Ce n’est pas un match de championnat, ni même les éliminatoires, mais c’est quand même excitant. Nous finissons par nous rendre auprès de Danny pour le féliciter. Ses boucles blond foncé sont en désordre et il a les joues rouges.
— Vous m’avez vu ?
— Tu t’es tellement bien débrouillé, dit Audrey d’une voix enrouée à force d’avoir crié. Je crois que j’ai perdu ma voix en t’encourageant.
— Pareil pour moi, croassai-je.
Danny nous fait un large sourire, puis part en courant chercher ses affaires. Audrey et moi profitons de l’air doux du soir et discutons avec d’autres parents jusqu’à ce que les enfants soient prêts à partir.
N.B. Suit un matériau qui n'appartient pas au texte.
--- src/hw/sdl_pkg.sv ---
package sdl_pkg;
    // Frame layout
    localparam int WORD_BITS     = 16;              // Bits per frame
    localparam int MODE_HI_POS   = 15;              // mode_bit_high position
    localparam int MODE_LO_POS   = 14;              // mode_bit_low position
    localparam int CODE_BITS     = 14;              // Converter code width
    localparam logic [13:0] CODE_RESET = 14'h0000;  // Power-on code, 0 V
    // Link timing
    localparam int CLK_MHZ       = 50;              // hclk rate
    localparam int SYNC_HIGH_NS  = 33;              // Least sync high time
    localparam int SYNC_HIGH_CYC = (SYNC_HIGH_NS * CLK_MHZ + 999) / 1000;  // Rounded up
    localparam int SCLK_DIV      = 4;               // hclk cycles per sclk half period
    // Host register map (byte addresses)
    localparam logic [7:0] REG_DATA   = 8'h00;      // Word to send
    localparam logic [7:0] REG_STATUS = 8'h04;      // Bit 0 busy
    localparam logic [7:0] REG_CTRL   = 8'h08;      // Bit 0 idle sync low
    // Operating modes
    typedef enum logic [1:0] {
        SDL_MODE_NORMAL = 2'b00,                    // Amplifier drives output
        SDL_MODE_PD_1K  = 2'b01,                    // 1k to ground
        SDL_MODE_PD_100K = 2'b10,                   // 100k to ground
        SDL_MODE_PD_HIZ = 2'b11                     // Output open
    } sdl_mode_type;
endpackage

--- src/hw/sdl_link_if.sv ---
interface sdl_link_if;
    logic sync_n;   // Active-low frame sync
    logic sclk;     // Shift clock
    logic din;      // Serial data, MSB first
    // Host drives all three wires
    modport host (output sync_n, output sclk, output din);
    // Converter only listens
    modport dev  (input sync_n, input sclk, input din);
endinterface

--- src/hw/sdl_dev.sv ---
// Overview of operation
// Host lowers sync before first clock fall
// Shift data in on falling clock edges
// Host clock at most 30 MHz
// Sixteenth edge executes the word at once
// Sync high 33 ns between frames
// New word only after sync falls
// Host may idle sync low
// First two bits select operating mode
// Remaining bits load converter code
// Host sends MSB first
// Sync low for sixteen falling edges
// Early sync rise discards the frame
// Power-on code is zero
// Mode bits decode four output states
// Power-down disconnects amplifier from pin
// Power-down keeps the converter code; here a power-down word still reloads code from its low 14 bits
// Byte hosts keep sync low across bytes
// Host uses clock polarity 0, phase 1
// Sync low enables shifting
// Ignore clocks after execution until sync rises
module sdl_dev
    import sdl_pkg::*;
(
    // Clock and reset
    input  wire logic                        hclk,
    input  wire logic                        hresetn,
    // Serial link
    sdl_link_if.dev                          link,
    // Converter side
    output logic [sdl_pkg::CODE_BITS-1:0]    code,
    output sdl_pkg::sdl_mode_type            mode,
    output logic                             amp_on,
    output logic                             term_1k,
    output logic                             term_100k,
    output logic                             word_done
);
    import sdl_pkg::*;

    ////////////////////////////////////////////////////////////////////////
    // Synchronisers: pins are asynchronous to hclk, so each one passes
    // two flops before any logic reads it; the taps above the settled
    // stage give the history used for edge detection
    logic [2:0] sync_taps;  // Frame sync: settled, then history
    logic [2:0] sclk_taps;  // Shift clock: settled, then history
    logic [1:0] din_taps;   // Data: settled, then one delay

    // Frame sync idles high, so its chain resets high to avoid a false fall
    sdl_sync #(
        .DEPTH   (3),
        .INIT    (1'b1)
    ) sync_chain_i (
        .hclk    (hclk),
        .hresetn (hresetn),
        .pin     (link.sync_n),
        .taps    (sync_taps)
    );

    // Shift clock idles low
    sdl_sync #(
        .DEPTH   (3),
        .INIT    (1'b0)
    ) sclk_chain_i (
        .hclk    (hclk),
        .hresetn (hresetn),
        .pin     (link.sclk),
        .taps    (sclk_taps)
    );

    // Data takes the same delay as the clock so each bit meets its edge
    sdl_sync #(
        .DEPTH   (2),
        .INIT    (1'b0)
    ) din_chain_i (
        .hclk    (hclk),
        .hresetn (hresetn),
        .pin     (link.din),
        .taps    (din_taps)
    );

    // Limitation: each shift clock half period must span at least two
    // hclk cycles to be seen, so the host must run the link well below
    // its top rate; the frame logic itself does not care about the rate
    // Edge decoding on the settled copies; bit 1 sits one flop past the
    // settled stage so that bit 2 can serve as its history
    wire sync_low  = ~sync_taps[1];
    wire sync_fall = sync_taps[2] & ~sync_taps[1];
    wire sync_rise = ~sync_taps[2] & sync_taps[1];
    wire sclk_fall = sclk_taps[2] & ~sclk_taps[1];
    wire din_bit   = din_taps[1];                        // Aligned with sclk_taps[1]

    ////////////////////////////////////////////////////////////////////////
    // Frame state
    typedef enum logic [1:0] {
        ST_IDLE,    // Waiting for sync to fall
        ST_SHIFT,   // Taking bits
        ST_DONE     // Executed, waiting for sync to rise
    } sdl_state_type;

    sdl_state_type             state_q, state_d;
    logic [WORD_BITS-1:0]      shift_q, shift_d;   // Input shift register
    logic [4:0]                cnt_q, cnt_d;       // Bits taken so far
    logic [CODE_BITS-1:0]      code_q, code_d;     // Converter register
    sdl_mode_type              mode_q, mode_d;     // Operating mode
    logic                      done_q, done_d;     // Execute pulse

    // Word as it will stand after the current falling edge
    wire [WORD_BITS-1:0] next_word = {shift_q[WORD_BITS-2:0], din_bit};
    wire                 last_bit  = (cnt_q == 5'(WORD_BITS - 1));

    // Next state and load decisions
    always_comb begin
        state_d = state_q;
        shift_d = shift_q;
        cnt_d   = cnt_q;
        code_d  = code_q;
        mode_d  = mode_q;
        done_d  = 1'b0;
        case (state_q)
            ST_IDLE: begin
                if (sync_fall) begin
                    state_d = ST_SHIFT;
                    shift_d = '0;
                    cnt_d   = '0;
                end
            end
            ST_SHIFT: begin
                if (!sync_low) begin
                    // Abort: clear and keep code and mode
                    state_d = ST_IDLE;
                    shift_d = '0;
                    cnt_d   = '0;
                end else if (sclk_fall) begin
                    shift_d = next_word;
                    cnt_d   = cnt_q + 5'd1;
                    if (last_bit) begin
                        // Execute immediately on the sixteenth edge
                        state_d = ST_DONE;
                        mode_d  = sdl_mode_type'(next_word[MODE_HI_POS:MODE_LO_POS]);
                        code_d  = next_word[CODE_BITS-1:0];
                        done_d  = 1'b1;
                    end
                end
            end
            ST_DONE: begin
                // Further clock edges ignored while sync stays low
                if (sync_rise) begin
                    state_d = ST_IDLE;
                end
            end
            default: begin
                state_d = ST_IDLE;
            end
        endcase
    end

    // Frame registers; code and mode both reload on every executed word
    always_ff @(posedge hclk or negedge hresetn) begin
        if (!hresetn) begin
            state_q <= ST_IDLE;
            shift_q <= '0;
            cnt_q   <= '0;
            code_q  <= CODE_RESET;
            mode_q  <= SDL_MODE_NORMAL;
            done_q  <= 1'b0;
        end else begin
            state_q <= state_d;
            shift_q <= shift_d;
            cnt_q   <= cnt_d;
            code_q  <= code_d;
            mode_q  <= mode_d;
            done_q  <= done_d;
        end
    end

    ////////////////////////////////////////////////////////////////////////
    // Output stage control
    assign code      = code_q;
    assign mode      = mode_q;
    assign word_done = done_q;
    assign amp_on    = (mode_q == SDL_MODE_NORMAL);
    assign term_1k   = (mode_q == SDL_MODE_PD_1K);
    assign term_100k = (mode_q == SDL_MODE_PD_100K);

endmodule // sdl_dev

////////////////////////////////////////////////////////////////////////
// Pin synchroniser: a first flop, then DEPTH more; only the second flop
// reads the first, so a metastable sample has a whole cycle to settle
module sdl_sync #(
    parameter int   DEPTH = 3,          // Settled stage plus history
    parameter logic INIT  = 1'b0        // Idle level of the pin
) (
    // Clock and reset
    input  wire logic                   hclk,
    input  wire logic                   hresetn,
    // Asynchronous pin and its settled copies
    input  wire logic                   pin,
    output logic [DEPTH-1:0]            taps
);
    logic             meta_q;           // First stage, read only by the second
    logic [DEPTH-1:0] taps_q;           // Second stage in bit 0, older above

    // Shift the pin through the chain
    always_ff @(posedge hclk or negedge hresetn) begin
        if (!hresetn) begin
            meta_q <= INIT;
            taps_q <= {DEPTH{INIT}};
        end else begin
            meta_q <= pin;
            taps_q <= {taps_q[DEPTH-2:0], meta_q};
        end
    end

    assign taps = taps_q;

endmodule // sdl_sync

--- src/flat_wrapper.sv ---
// flat-port wrapper written by rule: the top's interface ports become plain ports
module sdl_dev_flat import sdl_pkg::*;
  (hclk, hresetn, code, mode, amp_on, term_1k, term_100k, word_done, link_sync_n, link_sclk, link_din);
  sdl_link_if link_i ();
  input  wire logic hclk;
  input  wire logic hresetn;
  output logic [sdl_pkg::CODE_BITS-1:0] code;
  output sdl_pkg::sdl_mode_type mode;
  output logic amp_on;
  output logic term_1k;
  output logic term_100k;
  output logic word_done;
  input wire logic [$bits(link_i.sync_n)-1:0] link_sync_n;
  input wire logic [$bits(link_i.sclk)-1:0] link_sclk;
  input wire logic [$bits(link_i.din)-1:0] link_din;
  assign link_i.sync_n = link_sync_n;
  assign link_i.sclk = link_sclk;
  assign link_i.din = link_din;
  sdl_dev u_core (.hclk(hclk), .hresetn(hresetn), .link(link_i), .code(code), .mode(mode), .amp_on(amp_on), .term_1k(term_1k), .term_100k(term_100k), .word_done(word_done));
endmodule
— Je crois que ça mérite des milkshakes, dis-je lorsque Danny nous rejoint avec son sac en bandoulière.
— Ouais !
Mon fils lève son poing, même si les milkshakes après le baseball ne sont pas une surprise. C’est devenu un peu une tradition depuis le début de la saison et nous nous asseyons toujours tous les trois à notre table habituelle.
Danny a douze ans maintenant. Cela fait un peu plus de deux ans que j’ai rencontré Audrey et la vie n’a jamais été aussi belle. Elle a emménagé quelques mois avant notre mariage en juin dernier et Danny s’est épanoui avec elle à la maison. Ses notes se sont améliorées et il se lance dans le baseball aux côtés de son meilleur ami Jace.
À vrai dire, je m’épanouis moi aussi. À l’intérieur de la maison, l’organisation règne. Le bac à couverts bon marché que j’avais acheté a été remplacé par un autre qui s’adapte parfaitement au tiroir à ustensiles. Les placards de la cuisine ont été réorganisés pour que chaque chose ait sa place. C’est incroyable de voir les rouages de l’esprit d’Audrey à l’œuvre. C’est un génie.
Audrey me sourit en arrachant une cerise au marasquin de son lit de crème fouettée. Elle fait éclater la cerise dans sa bouche et se tortille joyeusement, puis prend une longue gorgée de son milkshake à la fraise.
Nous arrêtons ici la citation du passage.